The discovery of the possible direction of NH₃ entrance in spNadE. Surface representations of spNadE (yellow/blue) superposed on mtNadE tetramer (gray; PDB code: 3SYT) show the proposed direction of travel of NH₃ from the glutaminase/amidotransferase region to the NAD⁺ synthetase region. The tetramer of the 3SYT structure was used in order to better view the orientation of the superposed spNadE dimer with respect to the mtNadE NH₃ channel. The spNadE structure to the far right removes the superposed mtNadE structure to show evidence of two openings at the dimer interface of spNadE that may provide insight into the direction of nucleophilic attack on the NaAD-adenylate intermediate, directly behind that interface, during NAD⁺ biosynthesis.

Figure 9.

The proposed NH₃ passageway within the spNadE dimer. Cartoon representation of the NH₃ channel magnified at the proposed location of nucleophilic attack. NaAD and AMP molecules are superposed from mtNadE structure (PDB code: 3SYT). The NaAD and AMP end-products are located behind the NH₃ passageway (highlighted in pink). Cavities, indicated by the circles, could explain the direction of nucleophilic attack of NH₃. We presume that NH₃ enters through one of these cavities in order to promote the conversion of the NaAD adenylate intermediate into NAD⁺ and AMP.

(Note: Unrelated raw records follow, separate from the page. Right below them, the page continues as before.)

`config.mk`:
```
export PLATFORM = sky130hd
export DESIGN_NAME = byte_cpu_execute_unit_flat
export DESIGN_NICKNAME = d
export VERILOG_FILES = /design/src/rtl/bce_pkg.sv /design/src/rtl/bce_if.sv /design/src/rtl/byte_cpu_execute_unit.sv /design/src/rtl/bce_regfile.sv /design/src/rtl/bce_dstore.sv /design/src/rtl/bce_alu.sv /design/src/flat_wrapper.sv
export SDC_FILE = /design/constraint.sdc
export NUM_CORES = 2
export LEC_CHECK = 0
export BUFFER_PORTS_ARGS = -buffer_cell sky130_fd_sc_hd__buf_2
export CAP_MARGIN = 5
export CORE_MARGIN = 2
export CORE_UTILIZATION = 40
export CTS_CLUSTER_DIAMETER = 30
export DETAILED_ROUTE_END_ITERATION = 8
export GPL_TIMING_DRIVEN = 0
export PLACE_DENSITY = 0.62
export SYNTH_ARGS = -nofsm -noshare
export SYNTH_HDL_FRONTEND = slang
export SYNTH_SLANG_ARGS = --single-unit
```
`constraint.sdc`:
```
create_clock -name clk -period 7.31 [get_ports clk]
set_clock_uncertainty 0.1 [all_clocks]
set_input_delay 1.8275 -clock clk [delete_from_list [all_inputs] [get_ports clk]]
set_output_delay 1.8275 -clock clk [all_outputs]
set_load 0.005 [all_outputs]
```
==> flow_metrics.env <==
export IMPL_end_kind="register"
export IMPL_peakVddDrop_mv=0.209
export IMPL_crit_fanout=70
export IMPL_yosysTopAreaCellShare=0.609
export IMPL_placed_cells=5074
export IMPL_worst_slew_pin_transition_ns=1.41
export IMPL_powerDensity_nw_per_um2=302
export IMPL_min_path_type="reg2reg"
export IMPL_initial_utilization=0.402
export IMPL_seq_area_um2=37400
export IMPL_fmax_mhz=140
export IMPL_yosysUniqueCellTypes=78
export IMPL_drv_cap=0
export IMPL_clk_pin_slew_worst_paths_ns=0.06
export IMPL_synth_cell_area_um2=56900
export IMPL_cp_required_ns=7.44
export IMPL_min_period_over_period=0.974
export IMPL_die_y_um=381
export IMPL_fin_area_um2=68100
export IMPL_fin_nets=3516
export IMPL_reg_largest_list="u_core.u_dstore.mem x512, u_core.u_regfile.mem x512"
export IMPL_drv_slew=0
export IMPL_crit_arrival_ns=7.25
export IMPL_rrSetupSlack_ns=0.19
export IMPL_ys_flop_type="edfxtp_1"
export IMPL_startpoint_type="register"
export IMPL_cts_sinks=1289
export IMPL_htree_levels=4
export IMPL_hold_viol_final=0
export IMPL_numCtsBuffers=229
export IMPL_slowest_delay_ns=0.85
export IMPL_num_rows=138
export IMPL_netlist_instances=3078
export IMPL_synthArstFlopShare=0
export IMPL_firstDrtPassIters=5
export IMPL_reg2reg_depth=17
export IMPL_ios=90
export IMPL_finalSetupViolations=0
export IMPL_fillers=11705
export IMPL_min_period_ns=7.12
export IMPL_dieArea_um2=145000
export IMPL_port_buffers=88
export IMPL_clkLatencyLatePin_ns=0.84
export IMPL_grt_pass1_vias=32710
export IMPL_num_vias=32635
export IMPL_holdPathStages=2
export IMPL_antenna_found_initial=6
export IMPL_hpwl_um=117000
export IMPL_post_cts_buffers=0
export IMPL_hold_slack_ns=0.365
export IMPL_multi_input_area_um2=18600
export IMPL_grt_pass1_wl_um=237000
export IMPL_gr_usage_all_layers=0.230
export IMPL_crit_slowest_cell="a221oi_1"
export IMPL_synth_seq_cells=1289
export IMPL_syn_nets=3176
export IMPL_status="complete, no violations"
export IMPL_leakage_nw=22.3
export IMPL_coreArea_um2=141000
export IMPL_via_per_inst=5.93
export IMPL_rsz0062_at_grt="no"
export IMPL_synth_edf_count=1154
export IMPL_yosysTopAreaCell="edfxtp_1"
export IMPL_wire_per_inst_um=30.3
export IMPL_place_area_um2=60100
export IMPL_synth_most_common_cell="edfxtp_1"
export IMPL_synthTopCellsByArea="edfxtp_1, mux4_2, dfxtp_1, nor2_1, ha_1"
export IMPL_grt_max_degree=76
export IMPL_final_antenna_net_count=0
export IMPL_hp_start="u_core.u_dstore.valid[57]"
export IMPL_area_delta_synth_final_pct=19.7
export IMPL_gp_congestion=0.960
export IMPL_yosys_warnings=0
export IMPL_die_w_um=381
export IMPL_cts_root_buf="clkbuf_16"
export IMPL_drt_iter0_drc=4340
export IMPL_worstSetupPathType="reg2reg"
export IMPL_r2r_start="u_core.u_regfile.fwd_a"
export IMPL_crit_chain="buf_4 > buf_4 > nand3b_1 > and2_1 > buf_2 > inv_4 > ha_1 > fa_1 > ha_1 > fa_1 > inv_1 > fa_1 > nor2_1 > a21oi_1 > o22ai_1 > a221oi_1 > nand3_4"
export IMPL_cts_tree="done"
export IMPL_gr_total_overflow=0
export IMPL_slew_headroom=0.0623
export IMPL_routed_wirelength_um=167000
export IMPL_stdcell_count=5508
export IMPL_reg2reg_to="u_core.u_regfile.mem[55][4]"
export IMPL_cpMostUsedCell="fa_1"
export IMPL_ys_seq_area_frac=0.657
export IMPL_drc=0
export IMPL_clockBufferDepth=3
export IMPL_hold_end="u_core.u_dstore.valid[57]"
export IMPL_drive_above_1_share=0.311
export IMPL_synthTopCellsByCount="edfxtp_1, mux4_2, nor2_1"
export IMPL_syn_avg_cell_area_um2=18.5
`config.mk`:
```
export PLATFORM = sky130hd
export DESIGN_NAME = amf_tap_cell
export DESIGN_NICKNAME = d
export VERILOG_FILES = /design/src/rtl/core/amf_pkg.sv /design/src/rtl/core/amf_tap_cell.sv
export SDC_FILE = /design/constraint.sdc
export NUM_CORES = 1
export LEC_CHECK = 0
export ABC_AREA = 0
export BUFFER_PORTS_ARGS = -buffer_cell sky130_fd_sc_hd__buf_2
export CAP_MARGIN = 20
export CORE_ASPECT_RATIO = 1.5
export CORE_MARGIN = 3
export CORE_UTILIZATION = 40
export DETAILED_ROUTE_END_ITERATION = 6
export SYNTH_ARGS = -nofsm -noshare
export SYNTH_HDL_FRONTEND = slang
export SYNTH_SLANG_ARGS = --single-unit
```
`constraint.sdc`:
```
create_clock -name clock -period 6.8 [get_ports clock]
set_clock_uncertainty 0.05 [all_clocks]
set_input_delay 0.68 -clock clock [delete_from_list [all_inputs] [get_ports clock]]
set_output_delay 0.68 -clock clock [all_outputs]
set_load 0.05 [all_outputs]
```
`src/rtl/core/amf_pkg.sv`:
```
// ----------------------------------------------------------------------------
// ARX model filter package
// Shared widths, register indexes, defaults and the tap cell control bundle.
// ----------------------------------------------------------------------------
`timescale 1ns / 1ps

package amf_pkg;

   localparam int SAMPLE_W   = 16;
   localparam int COEFF_W    = 16;
   localparam int PROD_W     = SAMPLE_W + COEFF_W;
   localparam int FRAC_BITS  = 14;
   localparam int LANE_COUNT = 4;
   localparam int PACKED_W   = LANE_COUNT * COEFF_W;

   localparam int DEF_MAX_A_TAPS = 4;
   localparam int DEF_MAX_B_TAPS = 4;
   localparam int DEF_MAX_DELAY  = 16;

   localparam int CSR_INDEX_W = 3;
   localparam int CSR_DATA_W  = PACKED_W;
   localparam int TAPS_W      = 3;
   localparam int DELAY_W     = 5;

   typedef enum logic [CSR_INDEX_W-1:0] {
      CSR_A_COEFFS    = 3'd0,
      CSR_B_COEFFS    = 3'd1,
      CSR_NA_USED     = 3'd2,
      CSR_NB_USED     = 3'd3,
      CSR_DELAY_STEPS = 3'd4
   } csr_index_type;

   localparam logic [DELAY_W-1:0] DELAY_RESET = 5'd1;

   typedef struct packed {
      logic advance;   // shift the neighbor's value in
      logic enable;    // tap is within the used count
   } tap_ctrl_type;

endpackage

```
`src/rtl/core/amf_tap_cell.sv`:
```
// ----------------------------------------------------------------------------
// ARX model filter tap cell
// One history entry with its coefficient product; shifts on advance.
// ----------------------------------------------------------------------------
`timescale 1ns / 1ps

module amf_tap_cell
   import amf_pkg::*;
#(
   // 1: multiply the value being loaded, 0: multiply the stored value
   parameter bit USE_INCOMING = 1'b0
)
(
   input  logic                       clock,
   input  logic                       reset,
   input  tap_ctrl_type               ctrl,
   input  logic signed [COEFF_W-1:0]  coeff,
   input  logic signed [SAMPLE_W-1:0] d,
   output logic signed [SAMPLE_W-1:0] q,
   output logic signed [PROD_W-1:0]   prod
);

   logic signed [SAMPLE_W-1:0] value_ff;
   logic signed [SAMPLE_W-1:0] value_in;
   logic signed [SAMPLE_W-1:0] operand;

   assign value_in = ctrl.advance ? d : value_ff;
   assign operand  = USE_INCOMING ? d : value_ff;

   always_ff @(posedge clock) begin
      if (reset) begin
         value_ff <= '0;
      end else begin
         value_ff <= value_in;
      end
   end

   // drop taps beyond the used count
   assign prod = ctrl.enable ? (PROD_W'(coeff) * PROD_W'(operand)) : '0;
   assign q    = value_ff;

endmodule

```
==> metrics <==
status=finished, violations left; failing checks=setup timing; RSZ-0062 raised after global routing=yes; H-Tree Level Count=1; Clock Power Share=0.023; Syn-to-layout area delta=28.1%; share of cells above drive strength 1=0.279; worst reg-to-reg path cell count=3; Final nets=1,781; sequential-to-total area share from yosys stat=0.0300; most common cell after layout, fill and taps aside=inv_1; Seq cells post-synth=16; Residual DRC=0; Worst Path Class, Setup=in -> out; minimum clock period=between 7 and 8 ns; critical path fanouts, max=4; PD cells=approximately 390 nW/um^2; Post-Route WL=28,000 um; routed vias=about 8.5k; Slew HR=0.630; Post-Layout Inst Area=approximately 14,000 sq um; reg-to-reg slack, setup=approximately 5.7 ns; ys async rst share=0; element type at the critical path end=output port; global-route usage over all layers=0.202; gpl congestion=0.884; core area=between 20,000 and 30,000 sq um; Hold Vio Cnt, Final=0; EDFF count, synth=0; Worst-Margin Slew=between 0.5 and 0.6 ns; GRT Max-Usage Layer=met2; reg2reg start=q[0]; P_leak=7.12 nW; CTS sink count=16; CTS Buf Count=3; Skew-Pair Late Insertion Delay=0.24 ns; Mean Syn Cell Area=~9.0 sq um; antenna viol nets, final=0; Initial Util=0.410; met1 Resource Use GR=0.225; Worst Hold Depth=3; fin util=0.525; die width=about 140 um; switching share of power=0.534; Largest register FFs=16; reg-to-reg endpoint=q[0]; IO Port Bufs=just over 80; clock root cell=clkbuf_16; P_sw=2.86 mW; count of final setup violators=9; Pre-Repair DR Iteration Count=6; worst min path class=reg -> reg; Most used DFF post-synth=dfxtp_1; CTS Buffer Depth=2; CP Launch Type=input pin; gr ovfl total=0; Internal=roughly 2.5 mW; final slew viol count=0; Mapped Nets=roughly 1.6k; Die ar.=approximately 29,000 sq um; Vias/cell=4.89; HP Start=q[15]; met3 Track Usage GR=0.00741; number of global-route vias before repair=approximately 9.4k; io pins=84; most frequent cells in the layout=inv_1 (273), fa_1 (242), buf_4 (149), nand2_1 (117), and2_1 (114); Routed WL per cell=about 16 um; initial antenna violation count=0; worst endpoint required time=a little over 6 ns; hpwl dp=approximately 25,000 um; Final period util=1.04; met2 usage in global routing=0.411; post-synth cell types=between 50 and 60; CTS tree=yes; area of placed instances=12,900 sq um; largest net degree at the start of global routing=20; row count=just over 70; Synth Cell Area=around 11,000 sq um; # diodes=0; first-pass GRT wire length=approximately 47,000 um; synthesis warning total=0; worst vdd ir=about 0.76 mV; Final WS setup=-0.302 ns; Comb power frac=0.954; crit path DAT=approximately 6.4 ns; Sequential Power Share=0.022; Die Ht=206 um; hold buffer count at CTS=0; Mapped Cells=~1.2k; worst slack at placement=-0.618 ns; DRT iter0 DRCs=about 250; Hold Path End=q[15]; Reg clk slew, reported paths=about 0.05 ns; Max Freq=around 140 MHz; Max-Cap Viols=0
==> area by class of cell <==
cell class / instances / area, sq um
Timing Repair Buffer: 250 / 2070
Multi-Input combinational cell: 836 / 9640
Inverter: 294 / 1110
Clock buffer: 4 / 88.8
Tap cell: 333 / 417
Sequential cell: 16 / 350
Fill cell: 2413 / 12400
==> cells in the mapped netlist, drive strengths merged, types with 4 or more instances <==
library cell	count	area share
nor2	53	0.019
a21oi	16	0.0075
xnor2	19	0.016
ha	82	0.096
o21a	7	0.0049
nand3	9	0.0042
nand2	129	0.045
xor2	7	0.0057
inv	293	0.10
o21ai	18	0.0084
and2	129	0.076
o211ai	4	0.0028
nor2b	4	0.0026
clkbuf	41	0.014
dfxtp	16	0.030
a21o	4	0.0028
and3	8	0.0047
nor3	11	0.0052
fa	262	0.49
mux2i	18	0.017
nand2b	7	0.0041
==> logic make-up after synthesis <==
family | count (synthesis) | share of synthesized area
buffers and inverters | 337 | 0.119
AND/OR/NAND/NOR | 366 | 0.171
multiplexers | 18 | 0.0169
flip-flops | 16 | 0.0300
AO/OA/AOI/OAI | 82 | 0.0547
XOR/XNOR | 26 | 0.0213
adder cells (fa/ha/maj) | 344 | 0.588
==> through the flow <==
stage	setup TNS, ns	hold WS (ns)	total power, mW	cells
after global placement	-4.56	0.580	4.78	1716
after global routing	-3.33	0.633	5.88	1733
after detailed placement	-4.95	0.576	4.83	1716
final	-1.45	0.591	5.36	1733
after CTS	-1.87	0.588	5.29	1729
after floorplan	-0.296	0.597	3.34	1189
==> worst max-delay path: stages <==
cell,delay (ns)
buf_4,0.13
buf_4,0.15
nand2_2,0.07
fa_1,0.44
fa_2,0.59
fa_2,0.43
fa_1,0.53
inv_1,0.07
fa_1,0.57
fa_2,0.45
ha_4,0.18
a211oi_2,0.20
nor2_1,0.08
o31ai_2,0.35
a31oi_4,0.19
a211oi_4,0.34
nor3_2,0.09
or4_4,0.51
a21oi_4,0.14
buf_8,0.17
==> routing by layer <==
metal,share of wire,routed length (um)
met5,0,0
met1,0.36,10000
met3,0.012,343
met4,0.030,842
met2,0.60,16800
==> power groups by stage <==
stage          Sequential (mW)  Combinational, mW  Clock, mW
6_report                 0.120               5.12      0.125
5_1_grt                  0.121               5.63      0.129
3_5_place_dp             0.122               4.71          0
3_3_place_gp             0.122               4.66          0
2_1_floorplan            0.129               3.22          0
4_1_cts                  0.120               5.04      0.125
==> worst max path at each step <==
stage               from       end  slack, ns  cells after the start
2_1_floorplan   coeff[5]  prod[23]      -0.19                     18
3_3_place_gp    coeff[6]  prod[30]      -0.61                     22
3_5_place_dp   coeff[14]  prod[30]      -0.62                     21
4_1_cts         coeff[8]  prod[31]      -0.34                     22
5_1_grt         coeff[8]  prod[31]      -0.47                     22
6_report        coeff[9]  prod[31]      -0.30                     20
==> what timing repair did <==
item / CTS / global route
gates resized for setup: 98 / 79
pin swaps: 48 / 61
hold endpoints to repair: 0 / 0
setup endpoints to repair: 15 / 18
setup buffers: 9 / 7
gates cloned: 0 / 0
(Power assumes the default switching activity.)
File: src/rtl/core/amf_pkg.sv
// ----------------------------------------------------------------------------
// ARX model filter package
// Shared widths, register indexes, defaults and the tap cell control bundle.
// ----------------------------------------------------------------------------
`timescale 1ns / 1ps

package amf_pkg;

   localparam int SAMPLE_W   = 16;
   localparam int COEFF_W    = 16;
   localparam int PROD_W     = SAMPLE_W + COEFF_W;
   localparam int FRAC_BITS  = 14;
   localparam int LANE_COUNT = 4;
   localparam int PACKED_W   = LANE_COUNT * COEFF_W;

   localparam int DEF_MAX_A_TAPS = 4;
   localparam int DEF_MAX_B_TAPS = 4;
   localparam int DEF_MAX_DELAY  = 16;

   localparam int CSR_INDEX_W = 3;
   localparam int CSR_DATA_W  = PACKED_W;
   localparam int TAPS_W      = 3;
   localparam int DELAY_W     = 5;

   typedef enum logic [CSR_INDEX_W-1:0] {
      CSR_A_COEFFS    = 3'd0,
      CSR_B_COEFFS    = 3'd1,
      CSR_NA_USED     = 3'd2,
      CSR_NB_USED     = 3'd3,
      CSR_DELAY_STEPS = 3'd4
   } csr_index_type;

   localparam logic [DELAY_W-1:0] DELAY_RESET = 5'd1;

   typedef struct packed {
      logic advance;   // shift the neighbor's value in
      logic enable;    // tap is within the used count
   } tap_ctrl_type;

endpackage

File: src/rtl/core/amf_delay_cell.sv
// ----------------------------------------------------------------------------
// ARX model filter delay cell
// One stage of the transport delay line; loads its neighbor on advance.
// ----------------------------------------------------------------------------
`timescale 1ns / 1ps

module amf_delay_cell
   import amf_pkg::*;
(
   input  logic                       clock,
   input  logic                       reset,
   input  logic                       advance,
   input  logic signed [SAMPLE_W-1:0] d,
   output logic signed [SAMPLE_W-1:0] q
);

   logic signed [SAMPLE_W-1:0] value_ff;
   logic signed [SAMPLE_W-1:0] value_in;

   assign value_in = advance ? d : value_ff;

   always_ff @(posedge clock) begin
      if (reset) begin
         value_ff <= '0;
      end else begin
         value_ff <= value_in;
      end
   end

   assign q = value_ff;

endmodule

We propose that this event occurs, within each chain, with the assistance of highly conserved residues (T168, T180, K181, D184, D188, K269, R270) found on a loop structure (T168-D188) within the channel site. This suggests that NH₃ access to the NAD-adenylate binding site is within this region. It is presumed that NH₃ is transported with the assistance of the aforementioned conserved residues to initiate nucleophilic attack at the C20 (carbonyl carbon) of the intermediate. In summary, we infer that the NH₃ channel in spNadE overlaps with the analogous channel present in the synthetase region of mtNadE.

Additionally, from surface representation comparisons with the bsNadE structure (PDB code: 1EE1), which contains an active site loop at the ATP site, we identified two other possible NH₃ passageways that are close to the active site loop on each chain. The potential to inhibit the site for NH₃ entrance could provide a very specific drug target that could have wide-ranging effects across multiple bacterial species that utilize NH₃ for NAD⁺ biosynthesis.

EXPERIMENTAL PROCEDURES

Cloning and Protein Production

Genomic information on the QSEs were obtained from the Uniprot [31]. Synthetic genes with optimized codons were produced by DNA 2.0 (Menlo Park, CA) and introduced into vector pJexpress411 bearing kanamycin-resistance. Each of the QSEs were designed to contain an N-terminal purification tag (MHHHHHHSSGVDLGTENLYFQ↓SGSG). The purification tag includes a 6× His tag with a TEV-cleavage site (marked with an arrow). Each of the plasmids were introduced into competent BL21 (DE3) E. coli (New England Biolabs, Ipswich, MA). The plasmids were introduced using the heat/cold shock method for bacterial transformation [32,33]. Upon transformation, the cells were grown on Luria Broth (LB) agar plates supplemented with kanamycin, for 12 hours at 37 °C. A single colony was grown in 5 mL of kanamycin-infused LB broth for 12–16 hours at 37 °C. After the 12–16 hour incubation, a portion of the cultures were stored in a 40 % glycerol/LB media solution and kept at −80 °C. During model building it was discovered that the synthesis of the nadC gene resulted in the omission of a codon and production of the spNadC_Δ69A deletion mutant. The gene was re-synthetized, to insert the alanine codon into the DNA sequence, by Genscript (Piscataway, NJ).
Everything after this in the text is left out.